NASA lança Discovery depois de seis meses
Cabo Canaveral, 27 (AE-AP) - O ônibus espacial Discovery decolou rumo à nova Estação Espacial Internacional hoje (27), depois de um intervalo de seis meses sem lançamentos de naves desse tipo, a maior interrupção desde o desastre da Challenger.
"Faz muito tempo", disse o diretor de lançamento Ralph Roe, assim que a Discovery atingiu órbita. "Estamos muito felizes por fazer lançamentos de novo". A nave, pesando dois mil quilos
partiu levando sete astronautas e suprimentos para a estação espacial.
A estação orbitava a 380 quilômetros sobre o Atlântico, no momento da decolagem. A Discovery deverá alcançá-la no sábado.
Como nenhum ônibus espacial decolava desde dezembro, a Nasa foi especialmente cautelosa, desta vez. O intervalo de seis meses nada teve a ver com as condições da frota de ônibus espaciais, mas com atrasos na preparação de equipamentos para a estação.
Durante a missão, prevista para dez dias, os astronautas da Discovery irão transferir equipamentos para a estação, consertar partes danificadas e instalar abafadores de som nos ventiladores. Dois deles farão uma caminhada pelo espaço neste final de semana, para instalar peças no lado de fora da estação.
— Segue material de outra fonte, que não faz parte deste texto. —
**config.mk**
```make
export PLATFORM = sky130hd
export DESIGN_NAME = ddr3_rd_arbiter
export DESIGN_NICKNAME = d
export VERILOG_FILES = /design/src/rtl/ddr3_rd_arbiter.sv
export SDC_FILE = /design/constraint.sdc
export NUM_CORES = 1
export LEC_CHECK = 0
export ABC_AREA = 1
export BUFFER_PORTS_ARGS = -buffer_cell sky130_fd_sc_hd__buf_2
export CELL_PAD_IN_SITES_DETAIL_PLACEMENT = 1
export CELL_PAD_IN_SITES_GLOBAL_PLACEMENT = 1
export CORE_MARGIN = 4
export CORE_UTILIZATION = 24
export CTS_CLUSTER_SIZE = 8
export DETAILED_ROUTE_END_ITERATION = 7
export PLACE_DENSITY_LB_ADDON = 0.1
export SYNTH_ARGS = -nofsm -noshare
export SYNTH_HDL_FRONTEND = slang
export SYNTH_SLANG_ARGS = --single-unit
```
**constraint.sdc**
```tcl
create_clock -name clock -period 1.9 [get_ports clock]
set_input_delay 0.19 -clock clock [delete_from_list [all_inputs] [get_ports clock]]
set_output_delay 0.19 -clock clock [all_outputs]
set_load 0.05 [all_outputs]
```
==> config.mk <==
export PLATFORM = sky130hd
export DESIGN_NAME = hms_time_counter_flat
export DESIGN_NICKNAME = d
export VERILOG_FILES = /design/src/rtl/hms_time_counter_pkg.sv /design/src/rtl/hms_time_counter_if.sv /design/src/rtl/hms_time_counter_bcd_pair.sv /design/src/rtl/hms_time_counter.sv /design/src/flat_wrapper.sv
export SDC_FILE = /design/constraint.sdc
export NUM_CORES = 1
export LEC_CHECK = 0
export ABC_AREA = 1
export ABC_CLOCK_PERIOD_IN_PS = 2000
export CAP_MARGIN = 20
export CORE_MARGIN = 2
export CORE_UTILIZATION = 47
export DETAILED_ROUTE_END_ITERATION = 8
export MAX_ROUTING_LAYER = met4
export PLACE_DENSITY = 0.76
export SYNTH_ARGS = -nofsm -noshare
export SYNTH_HDL_FRONTEND = slang
export SYNTH_HIERARCHICAL = 1
export SYNTH_SLANG_ARGS = --single-unit
==> constraint.sdc <==
create_clock -name clk_in -period 2 [get_ports clk_in]
set_clock_uncertainty 0.05 [all_clocks]
set_input_delay 0.3 -clock clk_in [delete_from_list [all_inputs] [get_ports clk_in]]
set_output_delay 0.3 -clock clk_in [all_outputs]
set_load 0.05 [all_outputs]
==> src/rtl/hms_time_counter_pkg.sv <==
// -----------------------------------------------------------------------------
// clock_pkg
// Shared definitions for the timekeeping path (time counter, display driver).
//   - BCD digit widths for each field
//   - Field limits (seconds, minutes, 24-hour and 12-hour hour ranges)
//   - bcd_time_t: the full hh:mm:ss digit set, reused by the display driver
//   - hr_step_e: the kinds of step the hour digits can take on an increment
//   - tens_of/ones_of: split a decimal limit into its BCD digits at
//     elaboration time, so limits are written once as plain numbers
// -----------------------------------------------------------------------------
package clock_pkg;

  localparam int ONES_W     = 4;
  localparam int SEC_TENS_W = 3;
  localparam int MIN_TENS_W = 3;
  localparam int HR_TENS_W  = 2;

  localparam int SEC_MAX  = 59;
  localparam int MIN_MAX  = 59;
  localparam int HR24_MAX = 23;
  localparam int HR12_MIN = 1;
  localparam int HR12_MAX = 12;

  typedef struct packed {
    logic [HR_TENS_W-1:0]  hr_tens;
    logic [ONES_W-1:0]     hr_ones;
    logic [MIN_TENS_W-1:0] min_tens;
    logic [ONES_W-1:0]     min_ones;
    logic [SEC_TENS_W-1:0] sec_tens;
    logic [ONES_W-1:0]     sec_ones;
  } bcd_time_t;

  typedef enum logic [1:0] {
    HR_STEP_ONES,   // ones digit +1
    HR_STEP_TENS,   // ones 9 -> 0, tens +1
    HR_STEP_WRAP,   // top of range back to the bottom
    HR_STEP_PM_FLIP // 11 -> 12 in 12-hour mode, toggles pm
  } hr_step_e;

  function automatic int tens_of(input int value);
    return value / 10;
  endfunction

  function automatic int ones_of(input int value);
    return value % 10;
  endfunction

endpackage

==> src/rtl/hms_time_counter_if.sv <==
// -----------------------------------------------------------------------------
// hms_time_counter_if
// Bundles the timekeeping stage's level/strobe inputs and its BCD time outputs.
//   master: drives tick_level/run/inc_min/inc_hour, observes the time
//   slave : the time counter itself
// Signals:
//   tick_level  divider square wave (asynchronous level)
//   run         1 = count seconds, 0 = hold
//   inc_min     one-cycle minute +1 strobe
//   inc_hour    one-cycle hour +1 strobe
//   sec_*/min_*/hr_*  BCD time digits
//   pm          12-hour mode afternoon flag (0 in 24-hour mode)
//   sec_strobe  one-cycle pulse per accepted second advance
// -----------------------------------------------------------------------------
interface hms_time_counter_if;
  import clock_pkg::*;

  logic                  tick_level;
  logic                  run;
  logic                  inc_min;
  logic                  inc_hour;
  logic [SEC_TENS_W-1:0] sec_tens;
  logic [ONES_W-1:0]     sec_ones;
  logic [MIN_TENS_W-1:0] min_tens;
  logic [ONES_W-1:0]     min_ones;
  logic [HR_TENS_W-1:0]  hr_tens;
  logic [ONES_W-1:0]     hr_ones;
  logic                  pm;
  logic                  sec_strobe;

  modport master (
    output tick_level, run, inc_min, inc_hour,
    input  sec_tens, sec_ones, min_tens, min_ones, hr_tens, hr_ones, pm, sec_strobe
  );

  modport slave (
    input  tick_level, run, inc_min, inc_hour,
    output sec_tens, sec_ones, min_tens, min_ones, hr_tens, hr_ones, pm, sec_strobe
  );

endinterface

==> src/rtl/hms_time_counter_bcd_pair.sv <==
// -----------------------------------------------------------------------------
// bcd_pair_counter
// Two-digit BCD counter (tens/ones) counting 00 .. TENS_MAX ONES_MAX, then
// wrapping to 00. Digits are stepped by compare-to-limit, never via binary.
// Ports:
//   clk, rst_n  clock, asynchronous active-low reset (count -> 00)
//   i_inc       advance by one this cycle
//   i_clr       force 00 this cycle (wins over i_inc)
//   o_tens      registered tens digit
//   o_ones      registered ones digit
//   o_carry     combinational: this cycle's increment wraps the pair to 00
// -----------------------------------------------------------------------------
module bcd_pair_counter
  import clock_pkg::*;
#(
  parameter int TENS_W   = 3,
  parameter int TENS_MAX = 5,
  parameter int ONES_MAX = 9
) (
  input  logic              clk,
  input  logic              rst_n,
  input  logic              i_inc,
  input  logic              i_clr,
  output logic [TENS_W-1:0] o_tens,
  output logic [ONES_W-1:0] o_ones,
  output logic              o_carry
);

  logic [TENS_W-1:0] r_tens;
  logic [ONES_W-1:0] r_ones;
  logic              w_at_max;
  logic              w_ones_top;

  assign w_at_max   = (r_tens == TENS_W'(TENS_MAX)) && (r_ones == ONES_W'(ONES_MAX));
  assign w_ones_top = (r_ones == ONES_W'(9));

  // NOTE: sequential state uses non-blocking assignments so every flop samples
  // pre-edge values regardless of statement order.
  always_ff @(posedge clk or negedge rst_n) begin
    if (!rst_n) begin
      r_tens <= '0;
      r_ones <= '0;
    end else if (i_clr) begin
      r_tens <= '0;
      r_ones <= '0;
    end else if (i_inc) begin
      if (w_at_max) begin
        r_tens <= '0;
        r_ones <= '0;
      end else if (w_ones_top) begin
        r_tens <= r_tens + TENS_W'(1);
        r_ones <= '0;
      end else begin
        r_ones <= r_ones + ONES_W'(1);
      end
    end
  end

  assign o_tens  = r_tens;
  assign o_ones  = r_ones;
  assign o_carry = i_inc & ~i_clr & w_at_max;

endmodule

==> src/rtl/hms_time_counter.sv <==
// -----------------------------------------------------------------------------
// hms_time_counter
// Timekeeping stage fed by the clock divider. Synchronises the divider's
// square wave, turns each rising edge into a one-second event, and keeps
// hh:mm:ss in BCD. Set-time strobes step minutes/hours and clear seconds.
// Parameters:
//   MODE_24H     1 = hours 00..23; 0 = hours 12,1..11 with pm flag
//   SYNC_STAGES  synchroniser depth on tick_level (values below 2 use 2)
// Ports:
//   clk_in  system clock, all logic on posedge
//   rst_n   asynchronous active-low reset
//   tc      hms_time_counter_if.slave: tick_level/run/strobes in, BCD time out
// -----------------------------------------------------------------------------
module hms_time_counter
  import clock_pkg::*;
#(
  parameter int MODE_24H    = 1,
  parameter int SYNC_STAGES = 2
) (
  input  logic               clk_in,
  input  logic               rst_n,
  hms_time_counter_if.slave  tc
);

  localparam int SYNC_N = (SYNC_STAGES < 2) ? 2 : SYNC_STAGES;

  localparam logic [HR_TENS_W-1:0] HR_RST_TENS =
    (MODE_24H != 0) ? '0 : HR_TENS_W'(tens_of(HR12_MAX));
  localparam logic [ONES_W-1:0]    HR_RST_ONES =
    (MODE_24H != 0) ? '0 : ONES_W'(ones_of(HR12_MAX));

  // ---------------------------------------------------------------------------
  // Tick synchroniser and rising-edge detect
  // ---------------------------------------------------------------------------
  logic [SYNC_N-1:0] r_sync;
  logic [SYNC_N-1:0] r_valid;     // marks which sync stages hold real samples
  logic              r_tick_hist; // previous value of the last sync stage
  logic              r_armed;     // a genuine low level has been seen
  logic              w_sync_last;
  logic              w_rise;

  assign w_sync_last = r_sync[SYNC_N-1];

  // The reset zeros flowing out of the synchroniser would otherwise look like
  // a low level, so a tick already high at release would count as an edge.
  // r_armed only sets once a real sampled low reaches the last stage.
  always_ff @(posedge clk_in or negedge rst_n) begin
    if (!rst_n) begin
      r_sync      <= '0;
      r_valid     <= '0;
      r_tick_hist <= 1'b0;
      r_armed     <= 1'b0;
    end else begin
      r_sync      <= {r_sync[SYNC_N-2:0], tc.tick_level};
      r_valid     <= {r_valid[SYNC_N-2:0], 1'b1};
      r_tick_hist <= w_sync_last;
      r_armed     <= r_armed | (r_valid[SYNC_N-1] & ~w_sync_last);
    end
  end

  assign w_rise = w_sync_last & ~r_tick_hist & r_armed;

  // ---------------------------------------------------------------------------
  // Event decode: set strobes take priority and swallow a coincident rise
  // ---------------------------------------------------------------------------
  logic w_set;
  logic w_adv;

  assign w_set = tc.inc_min | tc.inc_hour;
  assign w_adv = w_rise & tc.run & ~w_set;

  // ---------------------------------------------------------------------------
  // Seconds and minutes
  // ---------------------------------------------------------------------------
  logic [SEC_TENS_W-1:0] w_sec_tens;
  logic [ONES_W-1:0]     w_sec_ones;
  logic [MIN_TENS_W-1:0] w_min_tens;
  logic [ONES_W-1:0]     w_min_ones;
  logic                  w_sec_carry;
  logic                  w_min_carry;
  logic                  w_min_inc;

  bcd_pair_counter #(
    .TENS_W   (SEC_TENS_W),
    .TENS_MAX (tens_of(SEC_MAX)),
    .ONES_MAX (ones_of(SEC_MAX))
  ) u_sec (
    .clk     (clk_in),
    .rst_n   (rst_n),
    .i_inc   (w_adv),
    .i_clr   (w_set),
    .o_tens  (w_sec_tens),
    .o_ones  (w_sec_ones),
    .o_carry (w_sec_carry)
  );

  assign w_min_inc = tc.inc_min | w_sec_carry;

  bcd_pair_counter #(
    .TENS_W   (MIN_TENS_W),
    .TENS_MAX (tens_of(MIN_MAX)),
    .ONES_MAX (ones_of(MIN_MAX))
  ) u_min (
    .clk     (clk_in),
    .rst_n   (rst_n),
    .i_inc   (w_min_inc),
    .i_clr   (1'b0),
    .o_tens  (w_min_tens),
    .o_ones  (w_min_ones),
    .o_carry (w_min_carry)
  );

  // ---------------------------------------------------------------------------
  // Hours: dedicated logic for the 12/24-hour wrap and pm flag
  // ---------------------------------------------------------------------------
  logic [HR_TENS_W-1:0] r_hr_tens;
  logic [ONES_W-1:0]    r_hr_ones;
  logic                 r_pm;
  logic                 w_hr_inc;
  hr_step_e             w_hr_step;
  logic [HR_TENS_W-1:0] w_hr_tens_nxt;
  logic [ONES_W-1:0]    w_hr_ones_nxt;
  logic                 w_pm_nxt;

  // A minute wrap from a set strobe never reaches the hours; only a counted
  // second that rolls both seconds and minutes does.
  assign w_hr_inc = tc.inc_hour | (w_adv & w_min_carry);

  // NOTE: every combinational output gets a default first, so no path through
  // the block can leave it unassigned and infer a latch.
  always_comb begin
    w_hr_step = HR_STEP_ONES;
    if (MODE_24H != 0) begin
      if (r_hr_tens == HR_TENS_W'(tens_of(HR24_MAX)) &&
          r_hr_ones == ONES_W'(ones_of(HR24_MAX))) begin
        w_hr_step = HR_STEP_WRAP;
      end else if (r_hr_ones == ONES_W'(9)) begin
        w_hr_step = HR_STEP_TENS;
      end
    end else begin
      if (r_hr_tens == HR_TENS_W'(tens_of(HR12_MAX)) &&
          r_hr_ones == ONES_W'(ones_of(HR12_MAX))) begin
        w_hr_step = HR_STEP_WRAP;
      end else if (r_hr_tens == HR_TENS_W'(tens_of(HR12_MAX - 1)) &&
                   r_hr_ones == ONES_W'(ones_of(HR12_MAX - 1))) begin
        w_hr_step = HR_STEP_PM_FLIP;
      end else if (r_hr_ones == ONES_W'(9)) begin
        w_hr_step = HR_STEP_TENS;
      end
    end
  end

  always_comb begin
    w_hr_tens_nxt = r_hr_tens;
    w_hr_ones_nxt = r_hr_ones;
    w_pm_nxt      = r_pm;
    unique case (w_hr_step)
      HR_STEP_ONES: begin
        w_hr_ones_nxt = r_hr_ones + ONES_W'(1);
      end
      HR_STEP_TENS: begin
        w_hr_tens_nxt = r_hr_tens + HR_TENS_W'(1);
        w_hr_ones_nxt = '0;
      end
      HR_STEP_WRAP: begin
        if (MODE_24H != 0) begin
          w_hr_tens_nxt = '0;
          w_hr_ones_nxt = '0;
        end else begin
          w_hr_tens_nxt = HR_TENS_W'(tens_of(HR12_MIN));
          w_hr_ones_nxt = ONES_W'(ones_of(HR12_MIN));
        end
      end
      HR_STEP_PM_FLIP: begin
        w_hr_tens_nxt = HR_TENS_W'(tens_of(HR12_MAX));
        w_hr_ones_nxt = ONES_W'(ones_of(HR12_MAX));
        w_pm_nxt      = ~r_pm;
      end
      default: ;
    endcase
  end

  // NOTE: only a handful of control/time flops exist here, so all of them take
  // the asynchronous reset; nothing is left to power up undefined.
  always_ff @(posedge clk_in or negedge rst_n) begin
    if (!rst_n) begin
      r_hr_tens <= HR_RST_TENS;
      r_hr_ones <= HR_RST_ONES;
      r_pm      <= 1'b0;
    end else if (w_hr_inc) begin
      r_hr_tens <= w_hr_tens_nxt;
      r_hr_ones <= w_hr_ones_nxt;
      r_pm      <= w_pm_nxt;
    end
  end

  // ---------------------------------------------------------------------------
  // Second strobe, registered alongside the time digits
  // ---------------------------------------------------------------------------
  logic r_sec_strobe;

  always_ff @(posedge clk_in or negedge rst_n) begin
    if (!rst_n) begin
      r_sec_strobe <= 1'b0;
    end else begin
      r_sec_strobe <= w_adv;
    end
  end

  // ---------------------------------------------------------------------------
  // Outputs (all straight from flops)
  // ---------------------------------------------------------------------------
  bcd_time_t w_time;

  assign w_time = '{hr_tens:  r_hr_tens,  hr_ones:  r_hr_ones,
                    min_tens: w_min_tens, min_ones: w_min_ones,
                    sec_tens: w_sec_tens, sec_ones: w_sec_ones};

  assign tc.sec_tens   = w_time.sec_tens;
  assign tc.sec_ones   = w_time.sec_ones;
  assign tc.min_tens   = w_time.min_tens;
  assign tc.min_ones   = w_time.min_ones;
  assign tc.hr_tens    = w_time.hr_tens;
  assign tc.hr_ones    = w_time.hr_ones;
  assign tc.pm         = r_pm;
  assign tc.sec_strobe = r_sec_strobe;

endmodule
==> src/flat_wrapper.sv <==
// flat-port wrapper written by rule: the top's interface ports become plain ports
module hms_time_counter_flat import clock_pkg::*;
#(
  parameter int MODE_24H    = 1,
  parameter int SYNC_STAGES = 2
)
  (clk_in, rst_n, tc_tick_level, tc_run, tc_inc_min, tc_inc_hour, tc_sec_tens, tc_sec_ones, tc_min_tens, tc_min_ones, tc_hr_tens, tc_hr_ones, tc_pm, tc_sec_strobe);
  hms_time_counter_if tc_i ();
  input  logic clk_in;
  input  logic rst_n;
  input wire logic [$bits(tc_i.tick_level)-1:0] tc_tick_level;
  input wire logic [$bits(tc_i.run)-1:0] tc_run;
  input wire logic [$bits(tc_i.inc_min)-1:0] tc_inc_min;
  input wire logic [$bits(tc_i.inc_hour)-1:0] tc_inc_hour;
  output wire logic [$bits(tc_i.sec_tens)-1:0] tc_sec_tens;
  output wire logic [$bits(tc_i.sec_ones)-1:0] tc_sec_ones;
  output wire logic [$bits(tc_i.min_tens)-1:0] tc_min_tens;
  output wire logic [$bits(tc_i.min_ones)-1:0] tc_min_ones;
  output wire logic [$bits(tc_i.hr_tens)-1:0] tc_hr_tens;
  output wire logic [$bits(tc_i.hr_ones)-1:0] tc_hr_ones;
  output wire logic [$bits(tc_i.pm)-1:0] tc_pm;
  output wire logic [$bits(tc_i.sec_strobe)-1:0] tc_sec_strobe;
  assign tc_i.tick_level = tc_tick_level;
  assign tc_i.run = tc_run;
  assign tc_i.inc_min = tc_inc_min;
  assign tc_i.inc_hour = tc_inc_hour;
  assign tc_sec_tens = tc_i.sec_tens;
  assign tc_sec_ones = tc_i.sec_ones;
  assign tc_min_tens = tc_i.min_tens;
  assign tc_min_ones = tc_i.min_ones;
  assign tc_hr_tens = tc_i.hr_tens;
  assign tc_hr_ones = tc_i.hr_ones;
  assign tc_pm = tc_i.pm;
  assign tc_sec_strobe = tc_i.sec_strobe;
  hms_time_counter #(.MODE_24H(MODE_24H), .SYNC_STAGES(SYNC_STAGES)) u_core (.clk_in(clk_in), .rst_n(rst_n), .tc(tc_i));
endmodule
==> results of run 1 <==
## flip-flops by register name (all words and copies together) (netlist names)
| signal | flops |
|---|---|
| u_core/r_armed | 1 |
| u_core/r_sync | 2 |
| u_core/r_tick_hist | 1 |
| u_core/r_valid | 2 |
| u_core/tc.hr_ones | 4 |
| u_core/tc.hr_tens | 2 |
| u_core/tc.pm | 1 |
| u_core/tc.sec_strobe | 1 |
| u_core/u_min/o_ones | 4 |
| u_core/u_min/o_tens | 3 |
| u_core/u_sec/o_ones | 4 |
| u_core/u_sec/o_tens | 3 |
## power groups by stage
stage	Clock, mW	Sequential, mW	Combinational [mW]
floorplan	0	0.997	0.287
global placement	0	0.743	0.763
detailed placement	0	0.753	0.791
CTS	0.390	0.741	0.780
global route	0.417	0.754	0.856
finish	0.372	0.740	0.778
## layer usage
layer	up-vias	routed length, µm
li1	635	-
met1	605	1330
met2	28	1680
met3	6	103
met4	0	50
met5	-	0
## cells in the mapped netlist
cell type,n,area (µm²)
clkbuf_1,1,3.75
nor2_1,9,33.8
o21ai_2,1,8.76
xor2_1,3,26.3
nand2_1,40,150
nand2_4,4,45.0
nand3_1,10,50.1
conb_1,2,7.51
nor3_1,3,15.0
nand3b_1,4,30.0
nor2_4,2,22.5
or2_2,1,6.26
dfrtp_1,28,701
xnor2_1,1,8.76
nand2_2,9,56.3
ha_1,11,138
nor2_2,6,37.5
inv_1,21,78.8
o22ai_1,2,12.5
o21ai_1,1,5.00
a21oi_1,4,20.0
o21bai_1,1,7.51
inv_2,10,37.5
nand3_2,4,40.0
## cells in the final DEF (no fill, tap or decap), types with 2 or more instances in the layout
cell type,count
nand2_2,11
buf_4,13
o22ai_1,2
dfrtp_1,24
nand3_1,10
nand2_1,39
nor2_2,7
dlygate4sd2_1,3
inv_2,11
dlymetal6s2s_1,9
nor2_4,2
clkbuf_4,3
nand2_4,4
dfrtp_2,4
conb_1,3
nand3b_1,4
nor3_4,2
clkdlybuf4s50_1,15
nor2_1,8
ha_1,11
inv_1,20
xor2_1,3
a21oi_1,4
nand3_2,4
## kinds of logic (layout without fill, tap and decap cells)
family          after synthesis  in the layout  share of synthesized area
compound gates                9              9                     0.0349
other cells                   2              3                    0.00487
fa+ha+maj                    11             11                     0.0893
flops                        28             28                      0.455
buf+inv                      32             75                     0.0779
simple gates                 92             93                      0.316
xor+xnor                      4              4                     0.0227
## worst register-to-register path: cells and delay by family, from the launching register on
| kind | cells | cell delay, ns |
|---|---|---|
| adder cells (fa/ha/maj) | 1 | 0.16 |
| AND/OR/NAND/NOR | 8 | 0.85 |
| flip-flops | 1 | 0.45 |
| buffers and inverters | 3 | 0.27 |
## worst min path at each step
stage / startpoint / endpoint / slack [ns] / depth (start not counted)
4_1_cts: rst_n / u_core/tc.pm / 0.27 / 2
3_5_place_dp: u_core/r_sync[0] / u_core/r_sync[1] / 0.29 / 0
3_3_place_gp: u_core/r_sync[0] / u_core/r_sync[1] / 0.28 / 0
5_1_grt: rst_n / u_core/tc.pm / 0.28 / 2
2_1_floorplan: rst_n / u_core/r_armed / -0.05 / 0
6_report: rst_n / u_core/tc.pm / 0.27 / 2
## what timing repair did
| item | 4_1_cts | 5_1_grt |
|---|---|---|
| pin swaps | 2 | 8 |
| resized for setup | 6 | 13 |
| cloned | 1 | 0 |
| endpoints found under the setup margin | 9 | 14 |
| setup buffers | 0 | 5 |
## final cells by class
| class | instances | area, µm² | share of cell area |
|---|---|---|---|
| Inverter | 31 | 116 | 0.0559 |
| Clock buffer | 3 | 22.5 | 0.0108 |
| Tap cell | 44 | 55.1 | 0.0264 |
| Clock inverter | 1 | 30.0 | 0.0144 |
| Sequential cell | 28 | 706 | 0.339 |
| Multi-Input combinational cell | 120 | 766 | 0.368 |
| Timing Repair Buffer | 40 | 387 | 0.186 |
Este é o primeiro vôo à estação, desde que o segundo módulo da estrutura foi fixado no primeiro, em dezembro. Com isso, a tripulação - composta por americanos, russos e canadenses - será a primeira a atracar no complexo.
Em novembro, um foguete russo deverá pôr em órbita o próximo módulo da estação, que contém sistemas de suporte de vida. Em dezembro, o ônibus espacial Atlantis deverá levar mais equipamento.
O módulo russo já está com atraso de um ano e meio. Há dúvidas sobre se a Rússia será capaz de completá-lo, frente as dificuldades econômicas do país.
Durante o hiato de lançamentos, o programa de ônibus espaciais se dedicou a realizar treinos e simulações. O esforço valeu a pena: o lançamento do Discovery foi impecável, enquanto que, nesse meio tempo, outras decolagens - de foguetes não-tripulados - falharam.
Nesses casos, três foguetes acabaram deixando duas cargas - satélites - em órbitas erradas. Três outros satélites foram destruídos.